-- TASK PROMPT --
The entries below hold a line with "path_buf_inv = 3" and a line with "regwritedata x16, pend_mask". Return those lines and all that lie between them, exactly and only.

(Data records)
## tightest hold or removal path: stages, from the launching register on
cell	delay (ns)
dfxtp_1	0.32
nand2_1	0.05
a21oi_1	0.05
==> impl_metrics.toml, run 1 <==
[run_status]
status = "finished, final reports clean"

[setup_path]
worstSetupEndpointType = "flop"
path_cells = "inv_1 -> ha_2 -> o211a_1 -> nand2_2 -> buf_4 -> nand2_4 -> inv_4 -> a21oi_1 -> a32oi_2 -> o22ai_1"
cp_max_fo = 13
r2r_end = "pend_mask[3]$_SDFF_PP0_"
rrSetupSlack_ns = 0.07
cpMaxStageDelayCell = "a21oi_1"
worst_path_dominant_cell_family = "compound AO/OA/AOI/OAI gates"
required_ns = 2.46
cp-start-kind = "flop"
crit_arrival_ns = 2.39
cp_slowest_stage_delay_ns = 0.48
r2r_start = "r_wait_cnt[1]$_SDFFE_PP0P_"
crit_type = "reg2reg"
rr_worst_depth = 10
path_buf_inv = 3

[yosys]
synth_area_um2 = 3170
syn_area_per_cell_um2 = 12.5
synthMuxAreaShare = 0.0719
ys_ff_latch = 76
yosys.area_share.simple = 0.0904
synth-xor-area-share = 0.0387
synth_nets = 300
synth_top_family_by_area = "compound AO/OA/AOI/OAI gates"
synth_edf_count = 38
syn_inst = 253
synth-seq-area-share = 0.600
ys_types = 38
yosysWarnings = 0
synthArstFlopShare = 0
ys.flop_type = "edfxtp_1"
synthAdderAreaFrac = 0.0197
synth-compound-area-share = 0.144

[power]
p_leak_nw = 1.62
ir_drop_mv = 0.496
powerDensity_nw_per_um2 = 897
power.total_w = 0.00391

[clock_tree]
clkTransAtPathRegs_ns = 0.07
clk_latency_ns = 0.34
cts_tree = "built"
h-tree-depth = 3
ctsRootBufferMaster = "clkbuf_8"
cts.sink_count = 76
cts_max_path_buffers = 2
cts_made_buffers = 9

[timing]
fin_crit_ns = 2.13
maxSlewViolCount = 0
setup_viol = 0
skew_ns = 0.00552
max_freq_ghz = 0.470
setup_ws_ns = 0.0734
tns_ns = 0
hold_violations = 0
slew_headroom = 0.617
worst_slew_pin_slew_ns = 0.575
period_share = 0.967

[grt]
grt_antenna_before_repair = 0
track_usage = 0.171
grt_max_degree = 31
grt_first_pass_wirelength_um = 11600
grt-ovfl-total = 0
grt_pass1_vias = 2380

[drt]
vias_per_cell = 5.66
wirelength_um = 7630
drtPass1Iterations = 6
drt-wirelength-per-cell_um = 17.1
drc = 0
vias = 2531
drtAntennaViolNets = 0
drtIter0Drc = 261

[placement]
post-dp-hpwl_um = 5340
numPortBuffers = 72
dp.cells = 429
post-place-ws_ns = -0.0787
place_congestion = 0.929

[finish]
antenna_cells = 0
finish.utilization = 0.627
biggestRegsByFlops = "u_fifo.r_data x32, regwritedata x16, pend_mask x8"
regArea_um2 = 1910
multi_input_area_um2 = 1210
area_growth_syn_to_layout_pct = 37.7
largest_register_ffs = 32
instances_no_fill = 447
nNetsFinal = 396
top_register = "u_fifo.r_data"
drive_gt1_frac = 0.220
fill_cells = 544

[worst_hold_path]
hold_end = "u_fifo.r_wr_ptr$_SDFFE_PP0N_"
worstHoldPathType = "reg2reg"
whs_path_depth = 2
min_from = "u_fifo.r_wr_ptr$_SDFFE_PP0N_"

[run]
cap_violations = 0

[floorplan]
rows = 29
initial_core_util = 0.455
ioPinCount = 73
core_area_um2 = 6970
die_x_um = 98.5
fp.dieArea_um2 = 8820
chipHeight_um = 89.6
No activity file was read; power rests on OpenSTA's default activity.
==> config.mk <==
export PLATFORM = sky130hd
export DESIGN_NAME = combat_sequencer
export DESIGN_NICKNAME = d
export VERILOG_FILES = /design/src/rtl/combat_sequencer.sv
export SDC_FILE = /design/constraint.sdc
export NUM_CORES = 1
export LEC_CHECK = 0
export ABC_AREA = 1
export BUFFER_PORTS_ARGS = -buffer_cell sky130_fd_sc_hd__buf_2
export CORE_MARGIN = 5
export CORE_UTILIZATION = 60
export CTS_CLUSTER_DIAMETER = 100
export CTS_CLUSTER_SIZE = 40
export DETAILED_ROUTE_END_ITERATION = 8
export PLACE_DENSITY = 0.88
export SETUP_SLACK_MARGIN = 0.05
export SYNTH_ARGS = -nofsm -noshare
export SYNTH_HDL_FRONTEND = slang
export SYNTH_SLANG_ARGS = --single-unit
==> constraint.sdc <==
create_clock -name frame_clk -period 5.9 [get_ports frame_clk]
set_clock_uncertainty 0.05 [all_clocks]
set_input_delay 1.475 -clock frame_clk [delete_from_list [all_inputs] [get_ports frame_clk]]
set_output_delay 1.475 -clock frame_clk [all_outputs]
set_load 0.02 [all_outputs]
==> src/rtl/combat_sequencer.sv <==
`default_nettype none
// ============================================================================
// Module   : combat_sequencer
// Brief    : Two-fighter punch scheduler with connect/trade arbitration,
//            damage/chip accounting, hitstun lockout and sticky KO.
// Revision : 1.0 - initial release
// ============================================================================
module combat_sequencer #(
    parameter int STARTUP_FRAMES  = 3,
    parameter int ACTIVE_FRAMES   = 2,
    parameter int RECOVERY_FRAMES = 6,
    parameter int HITSTUN_FRAMES  = 12,
    parameter int REACH           = 135,
    parameter int P1_FIST_OFS     = 30,
    parameter int P2_FIST_OFS     = 60,
    parameter int DAMAGE          = 10,
    parameter int CHIP            = 2,
    parameter int MAX_HEALTH      = 100
) (
    input  logic               frame_clk,
    input  logic               Reset,
    input  logic               punchReqP1,
    input  logic               punchReqP2,
    input  logic               crouchP1,
    input  logic               crouchP2,
    input  logic signed [31:0] XDist,
    input  logic signed [31:0] P1Ypos,
    input  logic signed [31:0] P2Ypos,
    output logic [2:0]         stateP1,
    output logic [2:0]         stateP2,
    output logic               PunchP1,
    output logic               PunchP2,
    output logic               hitP1,
    output logic               hitP2,
    output logic               blockP1,
    output logic               blockP2,
    output logic [7:0]         healthP1,
    output logic [7:0]         healthP2,
    output logic               KO
);

    typedef enum logic [2:0] {
        ST_IDLE     = 3'd0,
        ST_STARTUP  = 3'd1,
        ST_ACTIVE   = 3'd2,
        ST_RECOVERY = 3'd3,
        ST_HITSTUN  = 3'd4
    } state_t;

    localparam logic [3:0] c_startup_load  = 4'(STARTUP_FRAMES - 1);
    localparam logic [3:0] c_active_load   = 4'(ACTIVE_FRAMES - 1);
    localparam logic [3:0] c_recovery_load = 4'(RECOVERY_FRAMES - 1);
    localparam logic [3:0] c_hitstun_load  = 4'(HITSTUN_FRAMES - 1);
    localparam logic [7:0] c_damage        = 8'(DAMAGE);
    localparam logic [7:0] c_chip          = 8'(CHIP);
    localparam logic [7:0] c_max_health    = 8'(MAX_HEALTH);

    // Index 0 is player 1, index 1 is player 2 throughout.
    state_t          r_state     [2];
    state_t          w_state_nxt [2];
    logic [1:0][3:0] r_cnt;
    logic [1:0][3:0] w_cnt_nxt;
    logic [1:0][7:0] r_health;
    logic [1:0][7:0] w_health_nxt;
    logic [1:0]      r_landed;
    logic [1:0]      w_landed_nxt;
    logic [1:0]      r_prev_req;
    logic [1:0]      r_hit;
    logic [1:0]      r_block;
    logic            r_ko;

    logic [1:0]      w_req;
    logic [1:0]      w_crouch;
    logic [1:0]      w_press;
    logic [1:0]      w_conn;
    logic [1:0]      w_hit;
    logic [1:0]      w_block;
    logic [7:0]      w_loss;
    logic            w_reach_ok;
    logic            w_ko_nxt;
    logic            w_ko_rise;

    assign w_req      = {punchReqP2, punchReqP1};
    assign w_crouch   = {crouchP2, crouchP1};
    assign w_press    = w_req & ~r_prev_req;
    assign w_reach_ok = (XDist < REACH);

    // Both connects are judged on start-of-cycle state, so a trade applies both.
    assign w_conn[0] = (r_state[0] == ST_ACTIVE) && w_reach_ok && !r_landed[0] && !r_ko
                       && (P1Ypos + P1_FIST_OFS > P2Ypos);
    assign w_conn[1] = (r_state[1] == ST_ACTIVE) && w_reach_ok && !r_landed[1] && !r_ko
                       && (P2Ypos + P2_FIST_OFS > P1Ypos);

    always_comb begin
        w_hit        = '0;
        w_block      = '0;
        w_loss       = '0;
        w_health_nxt = r_health;
        for (int d = 0; d < 2; d++) begin
            w_hit[d]   = w_conn[1-d] & ~w_crouch[d];
            w_block[d] = w_conn[1-d] &  w_crouch[d];
            w_loss     = w_hit[d] ? c_damage : (w_block[d] ? c_chip : 8'd0);
            w_health_nxt[d] = (r_health[d] > w_loss) ? (r_health[d] - w_loss) : 8'd0;
        end
        w_ko_nxt  = r_ko || (w_health_nxt[0] == 8'd0) || (w_health_nxt[1] == 8'd0);
        w_ko_rise = w_ko_nxt && !r_ko;
    end

    always_comb begin
        w_landed_nxt = r_landed | w_conn;
        for (int p = 0; p < 2; p++) begin
            w_state_nxt[p] = r_state[p];
            w_cnt_nxt[p]   = r_cnt[p];
            case (r_state[p])
                ST_IDLE: begin
                    if (w_press[p] && !w_crouch[p] && !r_ko) begin
                        w_state_nxt[p]  = ST_STARTUP;
                        w_cnt_nxt[p]    = c_startup_load;
                        w_landed_nxt[p] = 1'b0;
                    end
                end
                ST_STARTUP: begin
                    if (r_cnt[p] == 4'd0) begin
                        w_state_nxt[p] = ST_ACTIVE;
                        w_cnt_nxt[p]   = c_active_load;
                    end else begin
                        w_cnt_nxt[p]   = r_cnt[p] - 4'd1;
                    end
                end
                ST_ACTIVE: begin
                    if (r_cnt[p] == 4'd0) begin
                        w_state_nxt[p] = ST_RECOVERY;
                        w_cnt_nxt[p]   = c_recovery_load;
                    end else begin
                        w_cnt_nxt[p]   = r_cnt[p] - 4'd1;
                    end
                end
                ST_RECOVERY, ST_HITSTUN: begin
                    if (r_cnt[p] == 4'd0) begin
                        w_state_nxt[p] = ST_IDLE;
                    end else begin
                        w_cnt_nxt[p]   = r_cnt[p] - 4'd1;
                    end
                end
                default: begin
                    w_state_nxt[p] = ST_IDLE;
                    w_cnt_nxt[p]   = 4'd0;
                end
            endcase
            // An unblocked hit aborts any state; a rising KO overrides everything.
            if (w_hit[p]) begin
                w_state_nxt[p] = ST_HITSTUN;
                w_cnt_nxt[p]   = c_hitstun_load;
            end
            if (w_ko_rise) begin
                w_state_nxt[p] = ST_IDLE;
                w_cnt_nxt[p]   = 4'd0;
            end
        end
    end

    always_ff @(posedge frame_clk or negedge Reset) begin
        if (!Reset) begin
            for (int p = 0; p < 2; p++) begin
                r_state[p] <= ST_IDLE;
            end
            r_cnt      <= '0;
            r_health   <= {c_max_health, c_max_health};
            r_landed   <= '0;
            r_prev_req <= 2'b11;
            r_hit      <= '0;
            r_block    <= '0;
            r_ko       <= 1'b0;
        end else begin
            for (int p = 0; p < 2; p++) begin
                r_state[p] <= w_state_nxt[p];
            end
            r_cnt      <= w_cnt_nxt;
            r_health   <= w_health_nxt;
            r_landed   <= w_landed_nxt;
            r_prev_req <= w_req;
            r_hit      <= w_hit;
            r_block    <= w_block;
            r_ko       <= w_ko_nxt;
        end
    end

    assign stateP1  = r_state[0];
    assign stateP2  = r_state[1];
    assign PunchP1  = (r_state[0] == ST_ACTIVE);
    assign PunchP2  = (r_state[1] == ST_ACTIVE);
    assign hitP1    = r_hit[0];
    assign hitP2    = r_hit[1];
    assign blockP1  = r_block[0];
    assign blockP2  = r_block[1];
    assign healthP1 = r_health[0];
    assign healthP2 = r_health[1];
    assign KO       = r_ko;

endmodule
`default_nettype wire
==> results.md <==
- Die area: 0.0111 mm2
- Post-DR vias/cell: 5.23
- Min-Delay Startpoint: r_landed[1]
- Slowest cell on the critical path: ha_4
- Setup crit start kind: primary input
- Ys async rst share: 100%
- CTS buffer count: 5
- # setup viols final: 0
- Peak supply drop: 0.136 mV
- IO Pins: 131
- DIE WIDTH: 105 um
- Hold Crit Class: reg2reg
- WL/cell: 12.8 um
- Tot GR Track Use: 23.8%
- Syn Inst Count: 854
- Worst hold margin: 0.464 ns
- # fillers: 714
- Slew HR: 42.6%
- Core area: 0.00881 mm2
- Worst path required time: 6.03 ns
- H-tree depth: 2
- Slowest stage delay, CP: 0.37 ns
- Remaining global-route overflow: 0
- Area post-placement: 0.00630 mm2
- Multi-input logic area: 0.00397 mm2
- Internal power: 492 uW
- Sw Pwr: 233 uW
- Design area: 0.00669 mm2
- Ant. Diodes: 0
- Worst slew pin tran: 0.861 ns
- Vias in the first global route: 5352
- Combinational power share: 32.4%
- Sequential cell area: 986 um2
- Syn_nets: 1032
- Initial antenna violation count: 0
- Final core utilization: 76.0%
- Number of distinct library cells after synthesis: 37
- Number of synthesized register bits: 39
- CTS tree: built
- Routed via count: 5831
- Hold Path Depth: 2
- Crit Path Max Fanout: 17
- Clock slew at reported path FFs: 0.08 ns
- Reg2reg path depth: 22
- WP data arrival: 5.74 ns
- R2R Path End: r_cnt[4]
- Kind of critical path: in2reg
- Leakage: 3.85 nW
- Worst Setup SP: P1Ypos[1]
- Hold Path Sink: r_landed[1]
- DRC Markers: 0
- Final worst path period share: 95.0%
- Origin of the critical flop-to-flop path: stateP2[2]
- Wirelength, routed: 14300 um
- Clk buf depth: 2
- Syn Area/Cell: 6.40 um2
- EDFF count, synth: 0
- GPL Wtd Cong: 0.925
- PortBufs: 130
- First drt pass iteration count: 5
- Antenna Nets Post-Route: 0
- First-pass GRT wire length: 22600 um
- Peak Freq: 0.178 GHz
- Sequential Power Share: 37.1%
- Hold-fix buffers, CTS: 0
- Final hold vios: 0
- Max-slew violations: 0
- Initial DRC Count: 356
- Pin count of the biggest net entering global routing: 40
- Max-cap violation count: 0
- Final setup margin: 0.295 ns
- DP Wirelength: 11700 um
- Fraction of the yosys area taken by sequential cells: 18.0%
- Fin crit period: 5.61 ns
- Initial Util: 62.0%
- Sw Ratio: 32.1%
- Pwr dens: 108 mW/mm2
- Dpl ws: -0.126 ns
- Clock power frac: 30.5%
- Share of cells above drive strength 1: 24.9%
- Synth Cell Area: 0.00546 mm2
- Fin nets: 1183
- Row Count: 34
- Layout area overhead: 22.5%
- Status: finished, final reports clean
- Die H: 105 um
- Clock sinks: 39
- Synth Flop Type: dfrtp_1
- CTS root buf: clkbuf_8
- Worst R2R Setup Slack: 2.70 ns
- Worst-skew pair later-pin latency: 0.29 ns
- Warnings, synthesis: 0
- Crit path capture type: register
flip-flops by register name (all words and copies together), names as in the netlist:
name and flops:
KO 1, healthP1 8, healthP2 8, r_block 2, r_cnt 8, r_hit 2
r_landed 2, r_prev_req 2, stateP1 3, stateP2 3
logic make-up (layout without fill, tap and decap cells):
logic type / Yosys count / after routing / share of synthesized area (%)
xor gates and xnor gates: 45 / 45 / 7.21
buffers and inverters: 191 / 343 / 13.3
adders and majority gates: 76 / 76 / 17.4
DFF: 39 / 39 / 18.0
and+or+nand+nor: 414 / 414 / 35.0
AOI/OAI and AO/OA: 89 / 89 / 9.00
power groups by stage:
stage	clock [mW]	combinational [mW]	sequential [mW]
after floorplan	0	0.139	0.274
after global placement	0	0.217	0.274
after detailed placement	0	0.224	0.274
after CTS	0.226	0.225	0.269
after global routing	0.236	0.270	0.269
final	0.221	0.235	0.269
routing by layer:
layer / track usage, % / wire length [um]
met1: 30.7 / 6320
met2: 43.0 / 7060
met3: 2.69 / 764
met4: 4.78 / 123
met5: 0 / 0
placed cells by master, fill, tap and decap left out, types with 3 or more instances in the layout:
cell type / netlist / final
a21o_1: 3 / 3
a21oi_1: 48 / 47
a31oi_1: 4 / 4
buf_2: 0 / 130
buf_4: 1 / 14
clkbuf_8: 0 / 5
dfrtp_1: 31 / 31
dfstp_2: 8 / 8
ha_1: 76 / 68
ha_2: 0 / 3
ha_4: 0 / 5
inv_1: 177 / 174
inv_2: 12 / 15
nand2_1: 185 / 175
nand2_2: 6 / 12
nand2_4: 0 / 4
nand3_1: 44 / 37
nand3_2: 5 / 10
nand4_1: 19 / 19
nor2_1: 99 / 90
nor2_2: 7 / 14
nor2_4: 8 / 10
nor3_1: 26 / 25
nor3_2: 2 / 3
nor4_1: 6 / 6
o21a_1: 3 / 3
o21ai_0: 20 / 17
o21ai_1: 4 / 4
o21ai_2: 1 / 4
xor2_1: 45 / 45
area by class of cell:
cell class	instances	share of cell area, %
Clock buffer	7	1.14
Clock inverter	1	0.449
Sequential cell	39	14.7
Inverter	189	10.6
Multi-Input combinational cell	624	59.3
Tap cell	108	2.02
Timing Repair Buffer	146	11.8
cells in the mapped netlist, types with 2 or more instances:
master	instances	area, um2
nand2_2	6	37.5
ha_1	76	951
nand4_1	19	119
a31oi_1	4	25.0
nor4_1	6	37.5
dfrtp_1	31	776
nand3_2	5	50.1
inv_1	177	664
nor3_4	2	32.5
inv_2	12	45.0
a21oi_1	48	240
nor2_4	8	90.1
dfstp_2	8	210
o21ai_0	20	100
nor2_1	99	372
xor2_1	45	394
nor3_1	26	130
a21o_1	3	22.5
nand2_1	185	694
nor2_2	7	43.8
nor3_2	2	20.0
nand3_1	44	220
o21bai_1	2	15.0
o21ai_1	4	20.0
o21a_1	3	22.5
worst max-delay path, delay by kind of cell:
family / cells / cell delay, ns
AND/OR/NAND/NOR: 28 / 3.00
adder cells (fa/ha/maj): 3 / 0.83
AO/OA/AOI/OAI: 1 / 0.07
buffers and inverters: 4 / 0.34
how the worst max path moves through the flow:
stage	slack, ns	depth (start not counted)	endpoint
2_1_floorplan	0.32	35	r_cnt[5]
3_3_place_gp	0.04	40	stateP1[0]
3_5_place_dp	-0.13	40	stateP1[0]
4_1_cts	0.15	40	stateP1[0]
5_1_grt	-0.10	41	r_cnt[7]
6_report	0.29	36	r_cnt[4]
per-stage QoR:
step / total power [mW] / std cells / TNS, ns
after CTS: 0.719 / 1107 / 0
after detailed placement: 0.497 / 1099 / -1.33
after global placement: 0.491 / 1099 / 0
final: 0.725 / 1114 / 0
after floorplan: 0.413 / 854 / 0
after global routing: 0.775 / 1114 / -0.973
timing repair:
action	CTS	global route
endpoints found under the setup margin	0	15
setup buffers	0	7
gates resized for setup	0	57
Note: power is estimated with default switching activity, not from simulation.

-- OUTPUT OF THE EXERCISE --
path_buf_inv = 3

[yosys]
synth_area_um2 = 3170
syn_area_per_cell_um2 = 12.5
synthMuxAreaShare = 0.0719
ys_ff_latch = 76
yosys.area_share.simple = 0.0904
synth-xor-area-share = 0.0387
synth_nets = 300
synth_top_family_by_area = "compound AO/OA/AOI/OAI gates"
synth_edf_count = 38
syn_inst = 253
synth-seq-area-share = 0.600
ys_types = 38
yosysWarnings = 0
synthArstFlopShare = 0
ys.flop_type = "edfxtp_1"
synthAdderAreaFrac = 0.0197
synth-compound-area-share = 0.144

[power]
p_leak_nw = 1.62
ir_drop_mv = 0.496
powerDensity_nw_per_um2 = 897
power.total_w = 0.00391

[clock_tree]
clkTransAtPathRegs_ns = 0.07
clk_latency_ns = 0.34
cts_tree = "built"
h-tree-depth = 3
ctsRootBufferMaster = "clkbuf_8"
cts.sink_count = 76
cts_max_path_buffers = 2
cts_made_buffers = 9

[timing]
fin_crit_ns = 2.13
maxSlewViolCount = 0
setup_viol = 0
skew_ns = 0.00552
max_freq_ghz = 0.470
setup_ws_ns = 0.0734
tns_ns = 0
hold_violations = 0
slew_headroom = 0.617
worst_slew_pin_slew_ns = 0.575
period_share = 0.967

[grt]
grt_antenna_before_repair = 0
track_usage = 0.171
grt_max_degree = 31
grt_first_pass_wirelength_um = 11600
grt-ovfl-total = 0
grt_pass1_vias = 2380

[drt]
vias_per_cell = 5.66
wirelength_um = 7630
drtPass1Iterations = 6
drt-wirelength-per-cell_um = 17.1
drc = 0
vias = 2531
drtAntennaViolNets = 0
drtIter0Drc = 261

[placement]
post-dp-hpwl_um = 5340
numPortBuffers = 72
dp.cells = 429
post-place-ws_ns = -0.0787
place_congestion = 0.929

[finish]
antenna_cells = 0
finish.utilization = 0.627
biggestRegsByFlops = "u_fifo.r_data x32, regwritedata x16, pend_mask x8"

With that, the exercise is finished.